For the last years I used Notepad++ on Win XP SP2.
As I just have seen, the setting in Notepad++ is to encode new files in "ANSI" in "Windows Format". Basically all files on my harddisk should be ANSI files then, but I'm not sure.
Most .html-files have a charset-tag as "text/html; charset=iso-8859-1", but some have none.
Other files, especially text-files (for example keyword-lists) I stored with Firefox XPCOM-system, I don't know how they are currently encoded.
On Server-side I have Apache with PHP and MySql.
For Upload I used Filezilla.
Now the problem is: I want to use Japanes signs (or arabic, etc.). This only works partly.
I can get my selfmade Firefox-Application to constantly write or read UTF-8. But I can't check everytime which of the old files is which encoding.

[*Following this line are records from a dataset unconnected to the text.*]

<file path="src/include/dma_ctl_pkg.sv">
package dma_ctl_pkg;
    localparam int WORD_W = 32;
    localparam int MODE_LSB = 0;
    localparam int MODE_W = 3;
    localparam int BURST_BIT = 3;
    localparam int COUNT_LSB = 4;
    localparam int COUNT_W = 10;
    localparam int RPOW_LSB = 14;
    localparam int RPOW_W = 4;
    localparam int DSTSZ_LSB = 30;
    localparam int SRCSZ_LSB = 24;
    localparam int SIZE_W = 2;
    localparam logic [2:0] MODE_STOP = 3'h0;
    localparam logic [2:0] MODE_BASIC = 3'h1;
    localparam logic [2:0] MODE_AUTO = 3'h2;
    localparam logic [2:0] MODE_PINGPONG = 3'h3;
    localparam logic [31:0] WORD_RESET = 32'h00000000;
    localparam logic [10:0] COUNT_RESET = 11'h000;
endpackage

</file>
<file path="src/include/sram_port_if.sv">
interface sram_port_if;
    logic rdReq;
    logic wrReq;
    logic alt;
    logic [31:0] wrData;
    logic [31:0] rdData;
    logic ack;
    modport engine (output rdReq, wrReq, alt, wrData, input rdData, ack);
    modport port (input rdReq, wrReq, alt, wrData, output rdData, ack);
endinterface

</file>
<file path="src/core/dma_channel_control_word.sv">
module dma_channel_control_word (
    // Clock and reset
    input wire logic ref_clk,
    input wire logic sys_rst,
    // Channel control
    input wire logic chanEnable,
    input wire logic useAltStart,
    input wire logic chanRequest,
    input wire logic scatterGather,
    input wire logic grant,
    // Data mover
    output logic xferStrobe,
    output logic [1:0] xferSize,
    input wire logic xferDone,
    // Status
    output logic arbRequest,
    output logic cycleDone,
    output logic burstOnlySet,
    output logic busy,
    // SRAM pins
    output logic memRd,
    output logic memWr,
    output logic memAlt,
    output logic [31:0] memWrData,
    input wire logic [31:0] memRdData,
    input wire logic memAck
);
    typedef enum logic [2:0] {IDLE, FETCH, MOVE, WBACK, ARB} state_type;

    state_type state_q, state_d;
    logic [31:0] word_q;
    logic [10:0] left_q;
    logic [10:0] burstCnt_q;
    logic alt_q;
    logic pend_q;
    logic doneP_q;
    logic burstP_q;
    logic reqSync1_q, reqSync2_q, reqPrev_q;
    logic [31:0] wbWord;
    logic [2:0] fetchedMode, curMode;
    logic [10:0] burstLen, fetchedCount;
    logic freshReq, lastXfer, burstEnd;
    logic takeReq, cycleStart;
    logic resume_q;

    sram_port_if mem ();

    sram_port_mux i_sram_port_mux (
        .eng(mem.port),
        .memRd(memRd),
        .memWr(memWr),
        .memAlt(memAlt),
        .memWrData(memWrData),
        .memRdData(memRdData),
        .memAck(memAck)
    );

    function automatic logic [10:0] pow2(input logic [3:0] r);
        pow2 = (r > 4'hA) ? 11'h400 : (11'h001 << r);
    endfunction

    assign fetchedMode = mem.rdData[dma_ctl_pkg::MODE_LSB +: dma_ctl_pkg::MODE_W];
    assign fetchedCount = {1'b0, mem.rdData[dma_ctl_pkg::COUNT_LSB +: dma_ctl_pkg::COUNT_W]}
        + 11'h001;
    assign curMode = word_q[dma_ctl_pkg::MODE_LSB +: dma_ctl_pkg::MODE_W];
    assign burstLen = pow2(word_q[dma_ctl_pkg::RPOW_LSB +: dma_ctl_pkg::RPOW_W]);
    assign lastXfer = (left_q == 11'h001);
    assign burstEnd = lastXfer || (burstCnt_q == 11'h001);
    assign freshReq = reqSync2_q && !reqPrev_q;
    assign cycleStart = (state_q == IDLE) && (state_d == FETCH);
    assign takeReq = cycleStart || ((state_q == ARB) && (state_d == FETCH));

    // Write-back image: count, size fix, stop on completion
    always_comb
    begin
        wbWord = word_q;
        wbWord[dma_ctl_pkg::COUNT_LSB +: dma_ctl_pkg::COUNT_W] =
            (left_q == 11'h000) ? 10'h000 : 10'(left_q - 11'h001);
        wbWord[dma_ctl_pkg::DSTSZ_LSB +: dma_ctl_pkg::SIZE_W] =
            word_q[dma_ctl_pkg::SRCSZ_LSB +: dma_ctl_pkg::SIZE_W];
        if (left_q == 11'h000)
        begin
            wbWord[dma_ctl_pkg::MODE_LSB +: dma_ctl_pkg::MODE_W] = dma_ctl_pkg::MODE_STOP;
        end
    end

    assign mem.rdReq = (state_q == FETCH);
    assign mem.wrReq = (state_q == WBACK);
    assign mem.alt = alt_q;
    assign mem.wrData = wbWord;
    assign xferStrobe = (state_q == MOVE);
    assign xferSize = word_q[dma_ctl_pkg::SRCSZ_LSB +: dma_ctl_pkg::SIZE_W];
    assign arbRequest = (state_q == ARB);
    assign busy = (state_q != IDLE);
    assign cycleDone = doneP_q;
    assign burstOnlySet = burstP_q;

    always_comb
    begin
        state_d = state_q;
        case (state_q)
            IDLE:
                if (chanEnable && (pend_q || freshReq))
                begin
                    state_d = FETCH;
                end
            FETCH:
                if (mem.ack)
                begin
                    state_d = (fetchedMode == dma_ctl_pkg::MODE_STOP ||
                               fetchedMode > dma_ctl_pkg::MODE_PINGPONG) ? IDLE : MOVE;
                end
            MOVE:
                if (xferDone && burstEnd)
                begin
                    state_d = WBACK;
                end
            WBACK:
                if (mem.ack)
                begin
                    if (left_q == 11'h000)
                    begin
                        state_d = (curMode == dma_ctl_pkg::MODE_PINGPONG) ? FETCH : IDLE;
                    end
                    else
                    begin
                        state_d = ARB;
                    end
                end
            ARB:
                if (grant)
                begin
                    if (curMode == dma_ctl_pkg::MODE_AUTO)
                    begin
                        state_d = FETCH;
                    end
                    else if (pend_q || freshReq)
                    begin
                        state_d = FETCH;
                    end
                    else
                    begin
                        state_d = IDLE;
                    end
                end
            default:
                state_d = IDLE;
        endcase
        if (!chanEnable)
        begin
            state_d = IDLE;
        end
    end

    always_ff @(posedge ref_clk)
    begin
        if (sys_rst)
        begin
            reqSync1_q <= 1'b0;
            reqSync2_q <= 1'b0;
            reqPrev_q <= 1'b0;
        end
        else
        begin
            reqSync1_q <= chanRequest;
            reqSync2_q <= reqSync1_q;
            reqPrev_q <= reqSync2_q;
        end
    end

    always_ff @(posedge ref_clk)
    begin
        if (sys_rst)
        begin
            state_q <= IDLE;
            pend_q <= 1'b0;
            resume_q <= 1'b0;
        end
        else
        begin
            state_q <= state_d;
            // A request that starts a fetch is used up; a second one waits
            pend_q <= takeReq ? (pend_q && freshReq) : (pend_q || freshReq);
            // Cycle paused in IDLE after a grant with no request pending keeps its structure
            resume_q <= chanEnable &&
                ((state_q == ARB) ? (state_d == IDLE) : (resume_q && !cycleStart));
        end
    end

    always_ff @(posedge ref_clk)
    begin
        if (sys_rst)
        begin
            word_q <= dma_ctl_pkg::WORD_RESET;
            left_q <= dma_ctl_pkg::COUNT_RESET;
            burstCnt_q <= dma_ctl_pkg::COUNT_RESET;
            alt_q <= 1'b0;
        end
        else
        begin
            if (cycleStart && !resume_q)
            begin
                alt_q <= useAltStart;
            end
            if (state_q == FETCH && mem.ack)
            begin
                word_q <= mem.rdData;
                left_q <= fetchedCount;
                burstCnt_q <= pow2(mem.rdData[dma_ctl_pkg::RPOW_LSB +: dma_ctl_pkg::RPOW_W]);
            end
            if (state_q == MOVE && xferDone)
            begin
                left_q <= left_q - 11'h001;
                burstCnt_q <= burstCnt_q - 11'h001;
            end
            if (state_q == WBACK && mem.ack)
            begin
                word_q <= wbWord;
                burstCnt_q <= burstLen;
                if (left_q == 11'h000 && curMode == dma_ctl_pkg::MODE_PINGPONG)
                begin
                    alt_q <= !alt_q;
                end
            end
        end
    end

    always_ff @(posedge ref_clk)
    begin
        if (sys_rst)
        begin
            doneP_q <= 1'b0;
            burstP_q <= 1'b0;
        end
        else
        begin
            doneP_q <= (state_q == WBACK) && mem.ack && (left_q == 11'h000);
            burstP_q <= (state_q == WBACK) && mem.ack && (left_q == 11'h000) && alt_q &&
                scatterGather && word_q[dma_ctl_pkg::BURST_BIT];
        end
    end
endmodule

</file>
<file path="src/core/sram_port_mux.sv">
module sram_port_mux (
    // Engine side
    sram_port_if.port eng,
    // SRAM pins
    output logic memRd,
    output logic memWr,
    output logic memAlt,
    output logic [31:0] memWrData,
    input wire logic [31:0] memRdData,
    input wire logic memAck
);
    assign memRd = eng.rdReq;
    assign memWr = eng.wrReq;
    assign memAlt = eng.alt;
    assign memWrData = eng.wrData;
    assign eng.rdData = memRdData;
    assign eng.ack = memAck;
endmodule

</file>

Having just read Joel Spolsky's old article about UTF-8 strengthens my view that I simply have to get my whole system changed as much as possible to UTF-8.
As long as I have it running that way locally on my Hard-Disk I could just re-upload everything to the server.
So: How do I get all my files locally transfered to UTF-8?
And: Is it possible at all to have Win XP SP2 using constantly UTF-8 everywhere? Or do I have to check it with every program, or even worse with every file, that the right encoding is to be used.
How about files I get for example in E-Mails or via an USB-stick, or that I download in zip-files? (Or a thousand possibilities more.)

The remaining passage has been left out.